Он дернулся на заборе, сунул руку за пазуху, и в этот момент мой палец дрогнул.
Пуля ударила Пашу ровно меж глаз, хотя я и не целился. Биатлонист опрокинулся назад, оставаясь ногами на заборе. Потом колени распрямились, и он свалился головой в картофельную ботву. В руке у него что-то белело.
Я подошел, просунул руку меж досок, уцепил из рук фотокарточку на плотной бумаге и стал рассматривать. Двое в спортивной форме стояли под кроной сосны и улыбались. Рядом стояли лыжи, воткнутые в снег. Этими обоими были Паша-Биатлонист и старший лейтенант Люся Козюлина.
— Вот ты какая, Люська, — удивился я.
И тут до меня дошло: прикажи Люська Биатлонисту — и меня бы искали теперь, как ищут Петьку Обухова.

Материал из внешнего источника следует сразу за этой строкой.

File: src/hdl/sees_pkg.sv
package sees_pkg;

	// item and result field widths
	localparam int CLASS_W = 3;
	localparam int RC_W    = 40;
	localparam int W_W     = 40;
	localparam int TOL_W   = 39;
	localparam int IDX_W   = 16;
	localparam int SEEN_W  = 17;

	// bound classes
	localparam logic [CLASS_W-1:0] CLS_BASIC = 3'd0;
	localparam logic [CLASS_W-1:0] CLS_LOWER = 3'd1;
	localparam logic [CLASS_W-1:0] CLS_UPPER = 3'd2;
	localparam logic [CLASS_W-1:0] CLS_FREE  = 3'd3;

	localparam logic [W_W-1:0]    ONE_Q24    = 40'h00_0100_0000;
	localparam logic [TOL_W-1:0]  TOL_RESET  = 39'd17;
	localparam logic [SEEN_W-1:0] SEEN_MAX   = '1;

	localparam int MAX_VARS_DEF = 65536;

	// configuration port
	localparam int DATA_W = 64;
	localparam int ADDR_W = 4;
	localparam logic REG_TOLERANCE = 1'b0;

	// shared multiplier: 80-bit operand times 40-bit operand, 16 bits a cycle
	localparam int MUL_A_W = 2 * RC_W;
	localparam int MUL_B_W = W_W;
	localparam int PROD_W  = MUL_A_W + MUL_B_W;
	localparam int DIGIT_W = 16;
	localparam int DIGITS  = (MUL_B_W + DIGIT_W - 1) / DIGIT_W;
	localparam int CNT_W   = $clog2(DIGITS + 1);

	typedef enum logic [1:0] {
		OP_SQ  = 2'd0,
		OP_RHS = 2'd1,
		OP_LHS = 2'd2
	} mul_op_t;

	typedef struct packed {
		logic    load;
		logic    eval;
		logic    mul_start;
		mul_op_t op;
		logic    mul_take;
		logic    update;
		logic    emit;
	} cmd_t;

	typedef struct packed {
		logic attractive;
		logic have_best;
		logic last;
		logic mul_done;
		logic out_busy;
	} status_t;

endpackage

File: src/hdl/sees_in_if.sv
interface sees_in_if;
	import sees_pkg::*;

	logic               valid;
	logic               ready;
	logic [CLASS_W-1:0] var_class;
	logic signed [RC_W-1:0] rcost;
	logic [W_W-1:0]     edge_weight;
	logic               last_item;

	modport source (output valid, var_class, rcost, edge_weight, last_item,
		input ready);
	modport sink (input valid, var_class, rcost, edge_weight, last_item,
		output ready);
endinterface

…Я ходил в прокурату, как на работу, и господин Пеньков, местный прокурор, утверждал, что я заслуживаю как минимум десять лет. Под стражу, правда, меня не взял, и на том спасибо. Люська изо всех сил продолжала утверждать, что ее похитили, иначе каким образом она могла оказаться на пароходе. Ее объяснения выглядели как-то сказочно: пригласили сесть в машину, пересадили на катер и повезли на остров. Каким образом? Для чего? Ведь Паша ее любил. Я теперь точно знал об этом, хотя мне никто не верил.
Я по-прежнему числился в милиции, хотя был отстранен от дел. И если б меня осудили хотя бы условно, пришлось бы пойти сварщиком к дяде. Либо куда-то пойти еще, где нужны юристы. Однако сварка мне почему-то нравилась больше, тем более что работать можно даже в такой дыре, как мастерская по изготовлению нестандартного оборудования.